On the receipt of this answer, and the deputies having peremptorily declined to take the oath, Gov. Lawrence, on the 31st July, wrote to Col. Monckton :—"The deputies of the French inhabitants of the districts of Annapolis, Minas and Pisiquid, having been called before this Council, have refused to take the oath of allegiance to his Majesty, and have also declared this to be the sentiments of the whole people ; whereupon the Council advised, and it is accordingly determined, that they shall be removed out of the country as soon as possible ; and as to those about the isthmus who were in arms, and therefore entitled to no favor from the Government, it is determined to begin with them first; and for this purpose, orders are given for a sufficient number of transports to be sent up the bay with all possible despatch for taking them on board, by whom you will receive particular instructions as to the manner of their being disposed of, the places of their destination, and every other thing necessary for that purpose.

 

"In the meantime, it will be necessary to keep this measure as secret as possible, as well to prevent their attempting to escape as to carry off their cattle, &c. ; and better to effect this, you will endeavor to fall on some stratagem to get the men, both young and old (especially the heads of families), into your power, and detain them till the transports shall arrive, so as they may be ready to be shipped off; for when this is done, it is not much to be feared that the women and children will attempt to go away and carry off the cattle."

In order to prevent the return of the Acadians, or their joining and strengthening their countrymen at Cape Breton, St. Johns, or Canada, it was decided that they should be sent in different detachments to Massachussets, North Carolina, Virginia, Maryland, Pennsylvania, Connecticut, and New -York,—the Governors of which colonies received instructions as to their reception and the prevention of their return.

 

We have already given estimates of the numbers of Acadians, taken at different periods, by different Governors. The first census or estimates by Col. Vetch, in 1714, amounted to 2,500 souls, counting five to a family.

 

According to Governor Hopson's census, they had increased in 1753 to 973 families, or 4865 souls.

 

In 1755, the period at which we have now arrived, numbers who had been induced to emigrate to Canada, St. Johns, and Cape Breton, had returned ; and it is believed that there were then in Acadia about 7,000 souls. This is the estimate of Governor Lawrence ; Raynal says 18,000.

 

As soon as the authorities had decided on the terrible alternative of deportation, instructions were issued to Colonel Winslow, commanding at Pisiquid, and Major Handfield at Annapolis Royal, which were in terms sufficiently considerate and humane, and calculated to secure that "whole families should go in the same vessel," and to make the removal "as easy as His Majesty's service will permit."

 

The Archives shew that eighteen vessels were chartered and suitably provisioned, and instructed to rendez-vous at convenient stations. Those appointed to rendez-vous in the Basin of Minas were destined to carry 500 persons to North Carolina ; 1000 to Virginia, and 500 or more to Maryland. Those in Annapolis river were to convey 300 persons to Philadelphia, 200 to New-York, 300 to Connecticut, and 200 or more to Boston. The accounts shew that this was done at a cost of £6,568 7s. 6d., exclusive of provisions furnished by Government.

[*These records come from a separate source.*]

==> src/local_mem/avmm_pipe_bridge.sv <==
// Avalon-MM pipeline bridge between the user side (s0) and memory side (m0)
// Registered command stage, one command deep under back-pressure
// Fixed depth read-data return pipeline

`timescale 1ns/1ns

module avmm_pipe_bridge
#(
   parameter int DATA_WIDTH          = 64,
   parameter int ADDR_WIDTH          = 16,
   parameter int BURSTCOUNT_WIDTH    = 7,
   parameter int READDATA_PIPE_DEPTH = 2,
   localparam int BE_WIDTH           = DATA_WIDTH / mem_cfg_pkg::SYMBOL_WIDTH
)
(
   input  logic                        Clk_100,
   // Active-high bank reset
   input  logic                        reset,

   // User side
   output logic                        s0_waitrequest,
   output logic [DATA_WIDTH-1:0]       s0_readdata,
   output logic                        s0_readdatavalid,
   input  logic [BURSTCOUNT_WIDTH-1:0] s0_burstcount,
   input  logic [DATA_WIDTH-1:0]       s0_writedata,
   input  logic [ADDR_WIDTH-1:0]       s0_address,
   input  logic                        s0_write,
   input  logic                        s0_read,
   input  logic [BE_WIDTH-1:0]         s0_byteenable,

   // Memory controller side
   input  logic                        m0_waitrequest,
   input  logic [DATA_WIDTH-1:0]       m0_readdata,
   input  logic                        m0_readdatavalid,
   output logic [BURSTCOUNT_WIDTH-1:0] m0_burstcount,
   output logic [DATA_WIDTH-1:0]       m0_writedata,
   output logic [ADDR_WIDTH-1:0]       m0_address,
   output logic                        m0_write,
   output logic                        m0_read,
   output logic [BE_WIDTH-1:0]         m0_byteenable
);

   // ========================================
   // Command stage
   // ========================================

   logic                        cmd_read;
   logic                        cmd_write;
   logic [ADDR_WIDTH-1:0]       cmd_address;
   logic [DATA_WIDTH-1:0]       cmd_writedata;
   logic [BURSTCOUNT_WIDTH-1:0] cmd_burstcount;
   logic [BE_WIDTH-1:0]         cmd_byteenable;

   // Stall only when a command is held and memory is not taking it
   assign s0_waitrequest = (cmd_read | cmd_write) & m0_waitrequest;

   always_ff @(posedge Clk_100 or posedge reset)
   begin
      if (reset)
      begin
         cmd_read  <= 1'b0;
         cmd_write <= 1'b0;
      end
      else if (!s0_waitrequest)
      begin
         cmd_read  <= s0_read;
         cmd_write <= s0_write;
      end
   end

   // Payload follows the same load enable
   always_ff @(posedge Clk_100)
   begin
      if (!s0_waitrequest)
      begin
         cmd_address    <= s0_address;
         cmd_writedata  <= s0_writedata;
         cmd_burstcount <= s0_burstcount;
         cmd_byteenable <= s0_byteenable;
      end
   end

   assign m0_read       = cmd_read;
   assign m0_write      = cmd_write;
   assign m0_address    = cmd_address;
   assign m0_writedata  = cmd_writedata;
   assign m0_burstcount = cmd_burstcount;
   assign m0_byteenable = cmd_byteenable;

   // ========================================
   // Read-data return pipe
   // ========================================

   logic [READDATA_PIPE_DEPTH-1:0] rdv_pipe;
   logic [DATA_WIDTH-1:0]          rdata_pipe [READDATA_PIPE_DEPTH];

   always_ff @(posedge Clk_100 or posedge reset)
   begin
      if (reset)
      begin
         rdv_pipe <= '0;
      end
      else
      begin
         rdv_pipe[0] <= m0_readdatavalid;
         for (int i = 1; i < READDATA_PIPE_DEPTH; i++)
         begin
            rdv_pipe[i] <= rdv_pipe[i-1];
         end
      end
   end

   always_ff @(posedge Clk_100)
   begin
      rdata_pipe[0] <= m0_readdata;
      for (int i = 1; i < READDATA_PIPE_DEPTH; i++)
      begin
         rdata_pipe[i] <= rdata_pipe[i-1];
      end
   end

   assign s0_readdatavalid = rdv_pipe[READDATA_PIPE_DEPTH-1];
   assign s0_readdata      = rdata_pipe[READDATA_PIPE_DEPTH-1];

   // User side must never issue read and write in one command
   a_no_rd_wr: assert property (@(posedge Clk_100) disable iff (reset)
      !(m0_read && m0_write));

   // Held command stays put until memory accepts it
   a_cmd_stable: assert property (@(posedge Clk_100) disable iff (reset)
      (m0_read || m0_write) && m0_waitrequest |=>
         $stable({m0_read, m0_write, m0_address, m0_writedata,
                  m0_burstcount, m0_byteenable}));

endmodule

All arrangements were completed, and the transports had arrived at the various places of the proposed embarkation about the sixth of September;, when Col. Winslow issued his proclamation calling on the people to assemble to hear the King's orders, similar proclamations being published in the other districts ; and as the account given by Longfellow of the proceedings at Grand Pré is substantially correct, and probably furnishes a fair portrait of what took place at the other places, I shall read from Evangeline what is there said of this most heart-rending event :

 

CANTO IV

 

" Pleasantly rose next morn the sun on the village of Grand Pré.

Pleasantly gleamed in the soft sweet air the Basin of Minas,

Where the ships, with their wavering shadows, were riding at anchor

Life had long been astir in the village, and clamorous labour ;

Knocked with its hundred hands at the golden gates of the morning.

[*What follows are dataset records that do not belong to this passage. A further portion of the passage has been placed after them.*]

`config.mk`:
```
export PLATFORM = sky130hd
export DESIGN_NAME = pe_tile
export DESIGN_NICKNAME = d
export VERILOG_FILES = /design/src/logic/tile_fabric_pkg.sv /design/src/logic/tile_cfg_pkg.sv /design/src/logic/cfg_bus_if.sv /design/src/logic/pe_tile.sv /design/src/logic/switch_box.sv /design/src/logic/logic_block.sv /design/src/logic/connect_box.sv /design/src/logic/cfg_decoder.sv
export SDC_FILE = /design/constraint.sdc
export NUM_CORES = 1
export LEC_CHECK = 0
export ABC_AREA = 1
export BUFFER_PORTS_ARGS = -buffer_cell sky130_fd_sc_hd__buf_2
export CAP_MARGIN = 20
export CORE_MARGIN = 2
export CORE_UTILIZATION = 55
export DETAILED_ROUTE_END_ITERATION = 10
export GPL_ROUTABILITY_DRIVEN = 0
export GPL_TIMING_DRIVEN = 0
export HOLD_SLACK_MARGIN = 0.03
export PLACE_DENSITY_LB_ADDON = 0.05
export SLEW_MARGIN = 20
export SYNTH_ARGS = -nofsm -noshare
export SYNTH_HDL_FRONTEND = slang
export SYNTH_SLANG_ARGS = --single-unit
```
`constraint.sdc`:
```
create_clock -name clk -period 3.6 [get_ports clk]
set_clock_uncertainty 0.15 [all_clocks]
set_input_delay 0.72 -clock clk [delete_from_list [all_inputs] [get_ports clk]]
set_output_delay 0.72 -clock clk [all_outputs]
set_load 0.01 [all_outputs]
```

Now, from the country round, from the farms and the neighbouring

Came in their holiday dresses the blithe Acadian peasants, hamlets,

Many a glad good-morrow and jocund laugh from the young folk,

Made the bright air brighter, as up from the numerous meadows,

Where no path could be seen, but the track of wheels in the green sward,

Group after group appeared, and joined or passed on the highway.

Long ere noon in the village, all sounds of labour were silenced.

Thronged were the streets with people, and noisy groups at the house doors

Sat in the cheerful sun, and rejoiced and gossiped together.

Every house was an inn, where all were welcomed and feasted;

For with these simple people, who lived like brothers together,

All things were held in common, and what one had was another's.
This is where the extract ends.